Living in New York City, a cultural melting pot, I always feel unsafe when walking on a street. Because as far as I know, New York is the notorious city where the crime rate is always high in the country. Therefore, I especially would like to find the data which is telling the crime rate or related death rate. After a few days of searching, I finally found a dataset that really attracted my attention—New York City Leading Causes of Death. Interestingly, according to the dataset, crimes are maybe just a part of the causes of death. The main causes of death are still diseases. Therefore, based on the dataset, I would like to understand:
- What disease causes the majority of deaths?
- What is the trend of the leading causes of deaths?
- Do the deaths in the same leading cause differ among the race ethnicities?
After I selected the dataset, I used google search to look at the related visualization about leading causes of death. The following visualization is what I found on the World Health Organization website. From this visualization of causes of deaths, I think bar charts may be the best way to display the comparison of the deaths of each cause. Besides, we can also know what disease is the biggest killer by the order of amount of deaths from the bar chart.

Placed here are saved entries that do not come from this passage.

File: src/core/mhc_consts.vh
// constants for the maintenance hours counter
`ifndef MHC_CONSTS_VH
`define MHC_CONSTS_VH

// timing
`define CLK_HZ 25000000
`define MINUTE_S 60
`define TICK_CYCLES (`MINUTE_S * `CLK_HZ)
`define PRESC_W 31

// value widths and limits, in minutes except the hours fields and limits
`define RUN_W 23
`define TTG_W 20
`define HOURS_W 17
`define MINS_W 6
`define MIN_PER_HOUR 23'h00003c
`define MINS_MAX 6'h3b
`define INTERVAL_HOURS_MAX 17'h0270f
`define RUN_HOURS_MAX 17'h1869f
`define TTG_MAX 20'h927bf
`define RUN_SAT 23'h5b8d44

// register byte offsets
`define ADDR_W 5
`define OFS_CTRL 5'h00
`define OFS_INTERVAL 5'h04
`define OFS_PRESET 5'h08
`define OFS_STATUS 5'h0c
`define OFS_TTG 5'h10
`define OFS_RUN 5'h14
`define OFS_IRQ_STAT 5'h18
`define OFS_IRQ_MASK 5'h1c

// control fields
`define CTRL_CLR_ON_EN_LOW 0
`define CTRL_LIVE_SEL 1
`define CTRL_CONFIG_MODE 2
`define CTRL_W 3

// hours/minutes register layout
`define HM_MIN_LSB 0
`define HM_HOUR_LSB 8

// interrupt bits
`define IRQ_EXPIRED 0
`define IRQ_SATURATED 1
`define IRQ_RESET_ALL 2
`define IRQ_W 3

// reset values
`define CTRL_RESET 3'h0
`define HM_RESET 32'h00000000

// bus responses
`define RESP_OKAY 2'h0
`define RESP_SLVERR 2'h2

`endif

File: src/core/maintenance_hours_counter.v
// maintenance hours counter with axi4-lite register slave
// Contract
// - reset rising edge clears expiry and reloads time-to-go; run hours untouched
// - reset-all rising edge clears expiry, zeroes run hours, reloads time-to-go
// - counters advance only while enable is high, hold otherwise
// - expiry goes high when time-to-go is zero, stays until cleared
// - clear mode: reset only, or also clear expiry while enable low
// - interval set in hours and minutes, up to 9999 h 59 m
// - run time in hours and minutes, up to 99999 h 59 m, presettable
// - run time keeps counting while enabled even if reset held
// - run time saturates at 99999 hours and stops there
// - preset gives time-to-go as interval minus run time modulo interval
// - interval change loads time-to-go with new interval directly
// - run time preset only accepted in configuration mode
// - interval kept by every control reset; time-to-go reloaded by both, run time zeroed by reset-all
// - interval taken from fixed setting or live input
`timescale 1ns/10ps
`default_nettype none
`include "mhc_consts.vh"

module maintenance_hours_counter #(
	parameter [`PRESC_W-1:0] TICK_CYCLES = `TICK_CYCLES
) (
	// clock, reset, clock enable
	input wire clk,
	input wire reset_n,
	input wire ce,
	// control logic inputs
	input wire en,
	input wire rst_in,
	input wire rst_all_in,
	input wire [`TTG_W-1:0] live_interval,
	// outputs
	output reg expired,
	output reg irq,
	// axi4-lite write address
	input wire [`ADDR_W-1:0] s_axi_awaddr,
	input wire s_axi_awvalid,
	output reg s_axi_awready,
	// axi4-lite write data
	input wire [31:0] s_axi_wdata,
	input wire [3:0] s_axi_wstrb,
	input wire s_axi_wvalid,
	output reg s_axi_wready,
	// axi4-lite write response
	output reg [1:0] s_axi_bresp,
	output reg s_axi_bvalid,
	input wire s_axi_bready,
	// axi4-lite read address
	input wire [`ADDR_W-1:0] s_axi_araddr,
	input wire s_axi_arvalid,
	output reg s_axi_arready,
	// axi4-lite read data
	output reg [31:0] s_axi_rdata,
	output reg [1:0] s_axi_rresp,
	output reg s_axi_rvalid,
	input wire s_axi_rready
);

// hours/minutes word to minutes, each field clamped
function [`RUN_W-1:0] hm_to_min;
	input [31:0] word;
	input [`HOURS_W-1:0] hmax;
	reg [`HOURS_W-1:0] h;
	reg [`MINS_W-1:0] m;
	begin
		h = word[`HM_HOUR_LSB +: `HOURS_W];
		m = word[`HM_MIN_LSB +: `MINS_W];
		if (h > hmax)
			h = hmax;
		if (m > `MINS_MAX)
			m = `MINS_MAX;
		hm_to_min = {6'h00, h} * `MIN_PER_HOUR + {17'h00000, m};
	end
endfunction

// hours/minutes word with each field clamped, unused bits read as zero
function [31:0] hm_clamp;
	input [31:0] word;
	input [`HOURS_W-1:0] hmax;
	reg [`HOURS_W-1:0] h;
	reg [`MINS_W-1:0] m;
	begin
		h = word[`HM_HOUR_LSB +: `HOURS_W];
		m = word[`HM_MIN_LSB +: `MINS_W];
		if (h > hmax)
			h = hmax;
		if (m > `MINS_MAX)
			m = `MINS_MAX;
		hm_clamp = 32'h00000000;
		hm_clamp[`HM_HOUR_LSB +: `HOURS_W] = h;
		hm_clamp[`HM_MIN_LSB +: `MINS_W] = m;
	end
endfunction

// byte-lane merge of a write
function [31:0] merge_strb;
	input [31:0] old;
	input [31:0] data;
	input [3:0] strb;
	integer i;
	begin
		merge_strb = old;
		for (i = 0; i < 4; i = i + 1) begin
			if (strb[i])
				merge_strb[i*8 +: 8] = data[i*8 +: 8];
		end
	end
endfunction

// word offset of a byte address
function [`ADDR_W-1:0] word_ofs;
	input [`ADDR_W-1:0] a;
	begin
		word_ofs = {a[`ADDR_W-1:2], 2'b00};
	end
endfunction

// true when an offset names a register
function mapped;
	input [`ADDR_W-1:0] a;
	begin
		case (word_ofs(a))
			`OFS_CTRL, `OFS_INTERVAL, `OFS_PRESET, `OFS_STATUS,
			`OFS_TTG, `OFS_RUN, `OFS_IRQ_STAT, `OFS_IRQ_MASK: mapped = 1'b1;
			default: mapped = 1'b0;
		endcase
	end
endfunction

// registers
reg [`CTRL_W-1:0] ctrl_reg;
reg [31:0] interval_reg;
reg [31:0] preset_reg;
reg [`IRQ_W-1:0] irq_stat_reg;
reg [`IRQ_W-1:0] irq_mask_reg;
reg [`TTG_W-1:0] ttg_reg;
reg [`RUN_W-1:0] run_reg;
reg [`TTG_W-1:0] interval_prev_reg;
reg rst_prev_reg;
reg rst_all_prev_reg;

// bus holding state
reg aw_full_reg;
reg w_full_reg;
reg [`ADDR_W-1:0] waddr_reg;
reg [31:0] wdata_reg;
reg [3:0] wstrb_reg;

wire tick;
wire [`ADDR_W-1:0] waddr_al = word_ofs(waddr_reg);
wire [`ADDR_W-1:0] raddr_al = word_ofs(s_axi_araddr);
wire wr_fire = aw_full_reg & w_full_reg & ~s_axi_bvalid;
wire clr_on_en_low = ctrl_reg[`CTRL_CLR_ON_EN_LOW];
wire live_sel = ctrl_reg[`CTRL_LIVE_SEL];
wire config_mode = ctrl_reg[`CTRL_CONFIG_MODE];

minute_prescaler #(
	.TICK_CYCLES(TICK_CYCLES)
) u_presc (
	.clk(clk),
	.reset_n(reset_n),
	.ce(ce),
	.tick(tick)
);

// selected interval in minutes
wire [`RUN_W-1:0] fixed_min = hm_to_min(interval_reg, `INTERVAL_HOURS_MAX);
wire [`TTG_W-1:0] live_min = (live_interval > `TTG_MAX) ? `TTG_MAX : live_interval;
wire [`TTG_W-1:0] interval_sel = live_sel ? live_min : fixed_min[`TTG_W-1:0];

// preset path
wire [`RUN_W-1:0] preset_min = hm_to_min(wdata_reg, `RUN_HOURS_MAX);
wire [`RUN_W-1:0] preset_rem = (interval_sel == {`TTG_W{1'b0}}) ? {`RUN_W{1'b0}} :
	preset_min % {3'b000, interval_sel};
wire [`TTG_W-1:0] preset_ttg = interval_sel - preset_rem[`TTG_W-1:0];
wire preset_go = wr_fire & (waddr_al == `OFS_PRESET) & config_mode;

// event detection
wire rst_rise = rst_in & ~rst_prev_reg;
wire rst_all_rise = rst_all_in & ~rst_all_prev_reg;
wire step = tick & en;
wire saturated = run_reg >= `RUN_SAT;
wire clear_cond = rst_in | rst_all_in | (clr_on_en_low & ~en);
wire expired_next = clear_cond ? 1'b0 : (expired | (ttg_reg == {`TTG_W{1'b0}}));
wire sat_next = (run_reg + 1'b1) >= `RUN_SAT;

// interrupt status: set wins over write-one clear
wire [`IRQ_W-1:0] irq_set;
assign irq_set[`IRQ_EXPIRED] = expired_next & ~expired;
assign irq_set[`IRQ_SATURATED] = step & ~saturated & sat_next;
assign irq_set[`IRQ_RESET_ALL] = rst_all_rise;
wire [`IRQ_W-1:0] irq_clr = (wr_fire && waddr_al == `OFS_IRQ_STAT && wstrb_reg[0]) ?
	wdata_reg[`IRQ_W-1:0] : {`IRQ_W{1'b0}};
wire [`IRQ_W-1:0] irq_stat_next = (irq_stat_reg & ~irq_clr) | irq_set;

// counters
always @(posedge clk or negedge reset_n) begin
	if (!reset_n) begin
		ttg_reg <= {`TTG_W{1'b0}};
		run_reg <= {`RUN_W{1'b0}};
		interval_prev_reg <= {`TTG_W{1'b0}};
		rst_prev_reg <= 1'b0;
		rst_all_prev_reg <= 1'b0;
		expired <= 1'b0;
	end else if (ce) begin
		rst_prev_reg <= rst_in;
		rst_all_prev_reg <= rst_all_in;
		interval_prev_reg <= interval_sel;
		expired <= expired_next;
		// time-to-go
		if (rst_rise | rst_all_rise) begin
			ttg_reg <= interval_sel;
		end else if (preset_go) begin
			ttg_reg <= preset_ttg;
		end else if (interval_sel != interval_prev_reg) begin
			ttg_reg <= interval_sel;
		end else if (step && ttg_reg != {`TTG_W{1'b0}}) begin
			ttg_reg <= ttg_reg - 1'b1;
		end
		// run time, untouched by the plain reset
		if (rst_all_rise) begin
			run_reg <= {`RUN_W{1'b0}};
		end else if (preset_go) begin
			run_reg <= preset_min;
		end else if (step && !saturated) begin
			run_reg <= run_reg + 1'b1;
		end
	end
end

// register writes
always @(posedge clk or negedge reset_n) begin
	if (!reset_n) begin
		ctrl_reg <= `CTRL_RESET;
		interval_reg <= `HM_RESET;
		preset_reg <= `HM_RESET;
		irq_stat_reg <= {`IRQ_W{1'b0}};
		irq_mask_reg <= {`IRQ_W{1'b0}};
		irq <= 1'b0;
	end else if (ce) begin
		irq_stat_reg <= irq_stat_next;
		irq <= |(irq_stat_next & irq_mask_reg);
		if (wr_fire) begin
			case (waddr_al)
				`OFS_CTRL: begin
					if (wstrb_reg[0])
						ctrl_reg <= wdata_reg[`CTRL_W-1:0];
				end
				`OFS_INTERVAL: begin
					interval_reg <= hm_clamp(merge_strb(interval_reg, wdata_reg, wstrb_reg),
						`INTERVAL_HOURS_MAX);
				end
				`OFS_PRESET: begin
					if (config_mode)
						preset_reg <= hm_clamp(wdata_reg, `RUN_HOURS_MAX);
				end
				`OFS_IRQ_MASK: begin
					if (wstrb_reg[0])
						irq_mask_reg <= wdata_reg[`IRQ_W-1:0];
				end
				default: begin
				end
			endcase
		end
	end
end

// write channels: address and data in either order
always @(posedge clk or negedge reset_n) begin
	if (!reset_n) begin
		s_axi_awready <= 1'b1;
		s_axi_wready <= 1'b1;
		aw_full_reg <= 1'b0;
		w_full_reg <= 1'b0;
		waddr_reg <= {`ADDR_W{1'b0}};
		wdata_reg <= 32'h00000000;
		wstrb_reg <= 4'h0;
		s_axi_bvalid <= 1'b0;
		s_axi_bresp <= `RESP_OKAY;
	end else if (ce) begin
		if (s_axi_awvalid && s_axi_awready) begin
			waddr_reg <= s_axi_awaddr;
			aw_full_reg <= 1'b1;
			s_axi_awready <= 1'b0;
		end
		if (s_axi_wvalid && s_axi_wready) begin
			wdata_reg <= s_axi_wdata;
			wstrb_reg <= s_axi_wstrb;
			w_full_reg <= 1'b1;
			s_axi_wready <= 1'b0;
		end
		if (wr_fire) begin
			aw_full_reg <= 1'b0;
			w_full_reg <= 1'b0;
			s_axi_bvalid <= 1'b1;
			if (!mapped(waddr_reg))
				s_axi_bresp <= `RESP_SLVERR;
			else if (waddr_al == `OFS_PRESET && !config_mode)
				s_axi_bresp <= `RESP_SLVERR;
			else
				s_axi_bresp <= `RESP_OKAY;
		end
		if (s_axi_bvalid && s_axi_bready) begin
			s_axi_bvalid <= 1'b0;
			s_axi_awready <= 1'b1;
			s_axi_wready <= 1'b1;
		end
	end
end

// read channel
always @(posedge clk or negedge reset_n) begin
	if (!reset_n) begin
		s_axi_arready <= 1'b1;
		s_axi_rvalid <= 1'b0;
		s_axi_rdata <= 32'h00000000;
		s_axi_rresp <= `RESP_OKAY;
	end else if (ce) begin
		if (s_axi_arvalid && s_axi_arready) begin
			s_axi_arready <= 1'b0;
			s_axi_rvalid <= 1'b1;
			s_axi_rresp <= mapped(s_axi_araddr) ? `RESP_OKAY : `RESP_SLVERR;
			case (raddr_al)
				`OFS_CTRL: s_axi_rdata <= {29'h00000000, ctrl_reg};
				`OFS_INTERVAL: s_axi_rdata <= interval_reg;
				`OFS_PRESET: s_axi_rdata <= preset_reg;
				`OFS_STATUS: s_axi_rdata <= {28'h0000000, config_mode, saturated, en, expired};
				`OFS_TTG: s_axi_rdata <= {12'h000, ttg_reg};
				`OFS_RUN: s_axi_rdata <= {9'h000, run_reg};
				`OFS_IRQ_STAT: s_axi_rdata <= {29'h00000000, irq_stat_reg};
				`OFS_IRQ_MASK: s_axi_rdata <= {29'h00000000, irq_mask_reg};
				default: s_axi_rdata <= 32'h00000000;
			endcase
		end else if (s_axi_rvalid && s_axi_rready) begin
			s_axi_rvalid <= 1'b0;
			s_axi_arready <= 1'b1;
		end
	end
end

endmodule
`default_nettype wire

File: src/core/minute_prescaler.v
// one-cycle tick every TICK_CYCLES clock cycles
`timescale 1ns/10ps
`default_nettype none
`include "mhc_consts.vh"

module minute_prescaler #(
	parameter [`PRESC_W-1:0] TICK_CYCLES = `TICK_CYCLES
) (
	// clock and reset
	input wire clk,
	input wire reset_n,
	input wire ce,
	// tick out
	output reg tick
);

reg [`PRESC_W-1:0] count_reg;

always @(posedge clk or negedge reset_n) begin
	if (!reset_n) begin
		count_reg <= {`PRESC_W{1'b0}};
		tick <= 1'b0;
	end else if (ce) begin
		if (count_reg >= TICK_CYCLES - 1'b1) begin
			count_reg <= {`PRESC_W{1'b0}};
			tick <= 1'b1;
		end else begin
			count_reg <= count_reg + 1'b1;
			tick <= 1'b0;
		end
	end
end

endmodule
`default_nettype wire
==> config.mk <==
export PLATFORM = sky130hd
export DESIGN_NAME = pbo_bus_break
export DESIGN_NICKNAME = d
export VERILOG_FILES = /design/src/design/pbo_pkg.sv /design/src/design/pbo_bus_break.sv
export SDC_FILE = /design/constraint.sdc
export NUM_CORES = 1
export LEC_CHECK = 0
export ABC_CLOCK_PERIOD_IN_PS = 2730
export BUFFER_PORTS_ARGS = -buffer_cell sky130_fd_sc_hd__buf_2
export CAP_MARGIN = 20
export CORE_AREA = 8 8 167 90
export DETAILED_ROUTE_END_ITERATION = 12
export DIE_AREA = 0 0 175 98
export GPL_ROUTABILITY_DRIVEN = 0
export PLACE_DENSITY = 0.8
export SYNTH_ARGS = -nofsm -noshare
export SYNTH_HDL_FRONTEND = slang
export SYNTH_SLANG_ARGS = --single-unit
==> constraint.sdc <==
create_clock -name mclk -period 2.73 [get_ports mclk]
set_clock_uncertainty 0.2 [all_clocks]
set_input_delay 0.273 -clock mclk [delete_from_list [all_inputs] [get_ports mclk]]
set_output_delay 0.273 -clock mclk [all_outputs]
set_load 0.005 [all_outputs]
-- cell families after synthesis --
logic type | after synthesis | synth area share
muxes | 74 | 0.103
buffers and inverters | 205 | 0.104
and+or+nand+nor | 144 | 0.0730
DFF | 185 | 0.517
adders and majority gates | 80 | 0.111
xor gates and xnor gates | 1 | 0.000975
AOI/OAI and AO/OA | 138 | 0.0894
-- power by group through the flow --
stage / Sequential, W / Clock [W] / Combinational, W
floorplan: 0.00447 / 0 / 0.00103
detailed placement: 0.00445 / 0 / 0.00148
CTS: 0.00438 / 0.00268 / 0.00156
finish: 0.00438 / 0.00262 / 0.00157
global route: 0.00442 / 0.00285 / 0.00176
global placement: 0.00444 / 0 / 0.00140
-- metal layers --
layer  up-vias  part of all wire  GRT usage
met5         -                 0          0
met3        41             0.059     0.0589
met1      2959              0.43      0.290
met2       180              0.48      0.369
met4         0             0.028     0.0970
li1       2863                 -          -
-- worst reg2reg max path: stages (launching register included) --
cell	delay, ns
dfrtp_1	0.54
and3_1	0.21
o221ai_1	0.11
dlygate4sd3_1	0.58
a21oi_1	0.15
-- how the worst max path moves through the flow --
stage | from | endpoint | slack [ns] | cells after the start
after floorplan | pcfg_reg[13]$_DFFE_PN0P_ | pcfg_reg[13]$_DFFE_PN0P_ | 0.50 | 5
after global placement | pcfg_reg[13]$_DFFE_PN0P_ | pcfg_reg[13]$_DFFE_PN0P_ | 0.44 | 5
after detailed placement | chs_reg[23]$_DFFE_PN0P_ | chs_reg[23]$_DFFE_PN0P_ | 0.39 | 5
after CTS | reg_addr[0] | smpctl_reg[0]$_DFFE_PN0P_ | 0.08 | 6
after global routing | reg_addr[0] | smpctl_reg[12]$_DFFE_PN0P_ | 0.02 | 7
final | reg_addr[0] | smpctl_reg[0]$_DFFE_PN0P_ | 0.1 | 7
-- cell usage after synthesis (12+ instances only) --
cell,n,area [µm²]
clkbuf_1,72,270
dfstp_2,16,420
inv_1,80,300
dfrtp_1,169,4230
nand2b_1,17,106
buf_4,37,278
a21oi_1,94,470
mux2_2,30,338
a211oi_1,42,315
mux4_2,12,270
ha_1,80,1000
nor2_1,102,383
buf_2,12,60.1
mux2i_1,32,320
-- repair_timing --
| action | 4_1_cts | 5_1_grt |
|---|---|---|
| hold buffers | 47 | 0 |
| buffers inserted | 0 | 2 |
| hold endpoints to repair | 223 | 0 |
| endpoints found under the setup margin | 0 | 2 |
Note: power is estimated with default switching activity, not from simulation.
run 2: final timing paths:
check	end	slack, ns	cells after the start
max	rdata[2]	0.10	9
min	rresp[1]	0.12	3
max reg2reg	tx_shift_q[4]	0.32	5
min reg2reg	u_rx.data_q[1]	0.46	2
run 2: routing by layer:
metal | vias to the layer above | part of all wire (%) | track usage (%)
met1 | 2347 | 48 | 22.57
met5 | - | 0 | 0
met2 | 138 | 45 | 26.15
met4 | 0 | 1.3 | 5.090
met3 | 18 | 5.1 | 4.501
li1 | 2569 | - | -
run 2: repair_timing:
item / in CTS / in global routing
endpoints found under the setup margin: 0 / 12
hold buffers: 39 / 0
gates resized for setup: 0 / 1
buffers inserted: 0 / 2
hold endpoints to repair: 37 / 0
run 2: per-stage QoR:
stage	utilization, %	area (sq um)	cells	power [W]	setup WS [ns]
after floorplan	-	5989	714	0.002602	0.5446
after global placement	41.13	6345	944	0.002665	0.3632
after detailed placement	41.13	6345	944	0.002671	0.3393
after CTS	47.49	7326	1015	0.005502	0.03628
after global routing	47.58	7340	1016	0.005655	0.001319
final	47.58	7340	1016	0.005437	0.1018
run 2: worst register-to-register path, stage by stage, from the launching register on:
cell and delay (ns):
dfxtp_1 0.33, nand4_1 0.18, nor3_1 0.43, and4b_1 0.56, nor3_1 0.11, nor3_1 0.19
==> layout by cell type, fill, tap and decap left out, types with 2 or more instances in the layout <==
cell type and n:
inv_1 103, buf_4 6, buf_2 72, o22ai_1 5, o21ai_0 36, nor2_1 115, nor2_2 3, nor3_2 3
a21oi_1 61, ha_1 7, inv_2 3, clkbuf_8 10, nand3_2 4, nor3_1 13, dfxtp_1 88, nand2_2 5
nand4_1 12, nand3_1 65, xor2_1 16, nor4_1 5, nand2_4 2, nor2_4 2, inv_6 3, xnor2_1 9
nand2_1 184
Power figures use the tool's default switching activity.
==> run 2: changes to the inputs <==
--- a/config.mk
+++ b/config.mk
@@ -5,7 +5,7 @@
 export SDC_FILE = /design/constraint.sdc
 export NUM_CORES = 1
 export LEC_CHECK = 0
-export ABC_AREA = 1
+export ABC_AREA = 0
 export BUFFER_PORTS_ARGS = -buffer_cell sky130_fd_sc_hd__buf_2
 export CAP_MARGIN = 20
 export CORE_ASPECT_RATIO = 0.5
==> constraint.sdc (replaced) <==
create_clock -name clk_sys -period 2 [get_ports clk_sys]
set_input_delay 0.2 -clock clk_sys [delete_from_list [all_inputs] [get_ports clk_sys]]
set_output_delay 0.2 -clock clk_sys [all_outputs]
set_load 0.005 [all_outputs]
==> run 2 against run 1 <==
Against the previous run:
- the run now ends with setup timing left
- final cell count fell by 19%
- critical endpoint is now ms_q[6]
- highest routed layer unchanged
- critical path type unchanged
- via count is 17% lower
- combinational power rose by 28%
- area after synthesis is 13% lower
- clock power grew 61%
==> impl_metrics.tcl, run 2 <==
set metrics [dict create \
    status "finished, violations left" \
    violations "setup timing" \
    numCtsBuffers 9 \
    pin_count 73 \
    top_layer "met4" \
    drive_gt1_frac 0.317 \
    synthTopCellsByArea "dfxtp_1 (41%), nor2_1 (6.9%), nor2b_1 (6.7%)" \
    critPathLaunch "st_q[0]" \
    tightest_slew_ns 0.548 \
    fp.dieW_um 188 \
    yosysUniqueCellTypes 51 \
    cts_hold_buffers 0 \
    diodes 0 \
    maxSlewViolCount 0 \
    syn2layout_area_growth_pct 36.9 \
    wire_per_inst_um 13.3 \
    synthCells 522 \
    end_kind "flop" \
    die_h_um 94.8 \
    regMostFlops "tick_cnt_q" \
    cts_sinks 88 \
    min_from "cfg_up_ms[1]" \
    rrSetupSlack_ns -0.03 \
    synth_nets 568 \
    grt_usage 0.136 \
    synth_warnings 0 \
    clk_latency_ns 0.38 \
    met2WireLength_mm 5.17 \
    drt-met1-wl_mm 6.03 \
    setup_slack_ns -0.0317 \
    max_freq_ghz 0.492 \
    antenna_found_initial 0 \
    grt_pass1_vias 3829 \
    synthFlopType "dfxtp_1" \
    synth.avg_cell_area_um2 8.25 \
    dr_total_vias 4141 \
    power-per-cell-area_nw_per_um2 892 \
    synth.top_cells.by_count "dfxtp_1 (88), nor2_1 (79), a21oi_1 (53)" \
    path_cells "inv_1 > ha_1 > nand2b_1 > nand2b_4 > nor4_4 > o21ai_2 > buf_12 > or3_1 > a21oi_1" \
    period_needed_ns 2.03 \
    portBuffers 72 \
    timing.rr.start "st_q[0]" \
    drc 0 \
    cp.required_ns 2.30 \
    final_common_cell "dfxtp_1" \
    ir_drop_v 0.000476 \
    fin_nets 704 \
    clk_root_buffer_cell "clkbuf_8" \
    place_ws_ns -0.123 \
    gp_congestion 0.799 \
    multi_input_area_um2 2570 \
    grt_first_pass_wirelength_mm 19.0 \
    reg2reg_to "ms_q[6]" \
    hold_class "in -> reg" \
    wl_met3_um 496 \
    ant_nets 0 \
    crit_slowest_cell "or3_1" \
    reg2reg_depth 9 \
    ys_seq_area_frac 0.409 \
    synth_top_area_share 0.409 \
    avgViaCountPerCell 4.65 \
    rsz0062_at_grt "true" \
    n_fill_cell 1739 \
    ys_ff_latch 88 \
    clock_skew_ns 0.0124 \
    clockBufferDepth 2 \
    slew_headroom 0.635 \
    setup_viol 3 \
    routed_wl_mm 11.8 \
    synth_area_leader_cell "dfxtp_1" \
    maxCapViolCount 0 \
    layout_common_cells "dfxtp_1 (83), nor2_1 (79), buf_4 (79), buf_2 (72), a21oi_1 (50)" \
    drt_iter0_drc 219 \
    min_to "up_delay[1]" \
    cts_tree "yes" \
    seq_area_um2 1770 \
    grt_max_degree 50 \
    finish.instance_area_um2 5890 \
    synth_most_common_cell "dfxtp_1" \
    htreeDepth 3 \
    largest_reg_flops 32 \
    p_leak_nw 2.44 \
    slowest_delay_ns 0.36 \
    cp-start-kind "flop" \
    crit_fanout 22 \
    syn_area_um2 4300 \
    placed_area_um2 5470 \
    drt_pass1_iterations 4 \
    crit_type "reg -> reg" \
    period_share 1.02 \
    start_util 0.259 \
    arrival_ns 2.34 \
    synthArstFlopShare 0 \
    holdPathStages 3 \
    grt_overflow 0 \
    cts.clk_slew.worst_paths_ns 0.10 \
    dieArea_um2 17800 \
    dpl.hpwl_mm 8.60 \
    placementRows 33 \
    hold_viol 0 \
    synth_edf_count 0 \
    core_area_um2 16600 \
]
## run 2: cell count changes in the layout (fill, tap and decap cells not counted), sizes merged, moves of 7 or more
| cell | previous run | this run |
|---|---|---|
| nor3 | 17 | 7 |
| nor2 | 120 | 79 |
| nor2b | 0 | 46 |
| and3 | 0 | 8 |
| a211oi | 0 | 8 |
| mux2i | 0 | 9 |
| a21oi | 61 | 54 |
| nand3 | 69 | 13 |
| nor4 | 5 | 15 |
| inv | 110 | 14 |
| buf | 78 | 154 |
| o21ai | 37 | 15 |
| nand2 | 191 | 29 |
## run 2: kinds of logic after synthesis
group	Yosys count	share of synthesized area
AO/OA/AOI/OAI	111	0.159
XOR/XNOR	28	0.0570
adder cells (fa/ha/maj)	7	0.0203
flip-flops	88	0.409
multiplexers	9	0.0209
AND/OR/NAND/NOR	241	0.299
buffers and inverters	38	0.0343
[config.mk]
export PLATFORM = sky130hd
export DESIGN_NAME = fiap_top
export DESIGN_NICKNAME = d
export VERILOG_FILES = /design/src/design/fiap_wbuf_unused_placeholder.sv /design/src/design/fiap_pkg.sv /design/src/design/fiap_timer.sv /design/src/design/fiap_wbuf.sv /design/src/design/fiap_top.sv
export VERILOG_INCLUDE_DIRS = /design/src /design/src/design
export SDC_FILE = /design/constraint.sdc
export NUM_CORES = 1
export LEC_CHECK = 0
export BUFFER_PORTS_ARGS = -buffer_cell sky130_fd_sc_hd__buf_2
export CAP_MARGIN = 15
export CORE_MARGIN = 1
export CORE_UTILIZATION = 45
export CTS_BUF_LIST = sky130_fd_sc_hd__clkbuf_16
export DETAILED_ROUTE_END_ITERATION = 8
export PLACE_DENSITY = 0.59
export SKIP_LAST_GASP = 1
export SLEW_MARGIN = 15
export SYNTH_ARGS = -nofsm -noshare
export SYNTH_HDL_FRONTEND = slang
export SYNTH_SLANG_ARGS = --single-unit
[constraint.sdc]
create_clock -name clk -period 5.4 [get_ports clk]
set_input_delay 0.54 -clock clk [delete_from_list [all_inputs] [get_ports clk]]
set_output_delay 0.54 -clock clk [all_outputs]
set_load 0.02 [all_outputs]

I was also inspired by the following visualization, which indicates the mortality rates in the US. With line charts, it is transparent to see what is the trend of the diseases over time. In addition, with the different color code of each disease in the line chart, we can easily make the comparison among the diseases across years.
- NYC Open Data: A website where I could find any kind of open data.
- Microsoft Excel: A spreadsheet that I used for cleaning the dataset.
- Tableau Public: A software that allows me to make any kind of visualization with datasets.
- Cleaned the data by Microsoft Excel
Once I downloaded the dataset spreadsheet, New York City Leading Causes of Death, from NYC Open Data, I first tried to remove some unnecessary information that seems unhelpful and meaningless for the project by using the finding function (control + F) in Microsoft Excel. For example, there was some information like E10-E14 in parentheses next to the name of leading cause, which I think was not very important within the dataset.
2. Visualized the data by Tableau Public
After deciding using the dataset, I began to look at some visualization design example about causes of death by using google search, hoping to get some inspirations. Then, I found the two charts as mentioned above, so I decided to use bar charts and line charts to fulfill the visualization and answer my three questions. However, I faced some problems when using Tableau. For instance, the data type of death rate in Tableau is strings, not numbers, so it cannot succeed to display the ideal visualization. Therefore, I had to first change all the data that should be number type of data to measures.
Results and interpretation
The first visualization is to answer the question—what disease causes the majority of deaths. The leading causes are listed out in rows and the average death rate is in the column section. Red and blue are also used to differentiate the average death rate by gender. Thus, we can realize that diseases of heart are the most serious leading causes of deaths, either in male or female.
The second is about the trend of the leading causes of deaths. I put deaths in row section, so we can see the variation of deaths in the different year. Also, from this visualization, we can know that the diseases of heart, rendered by red, are gradually mitigated and the deaths in 2014 are much lower than in 2007.
The last one is to reflect whether the number of deaths in each leading cause may differ with different race-ethnicity. I set the year as the page, leading cause as the filter, and different colors to distinguish the race-ethnicity. In terms of diseases of heart in 2007, the visualization indicates that the deaths of white non-Hispanic were farther higher than other race ethnicities.
When I tried to interpret the dataset itself, I found I could not totally understand the meaning of data itself. For example, there is a section about the age-adjusted death rate, but there is no data about age and no measurement is indicated in the data section. All I saw is just a pure number with decimals. Therefore, I didn’t use this section of the dataset for the project. Furthermore, I faced a lot of challenges when using Tableau, such as changing the bar colors, altering the measures…etc, so I spent much time understanding the software. Also, I found I still could not determine which visualization is the best way for the dataset, but fortunately, Tableau can automatically visualize the data once we set up the rows and columns, so it is not a big problem now. Hope in the future, I can be more familiar with types of visualization.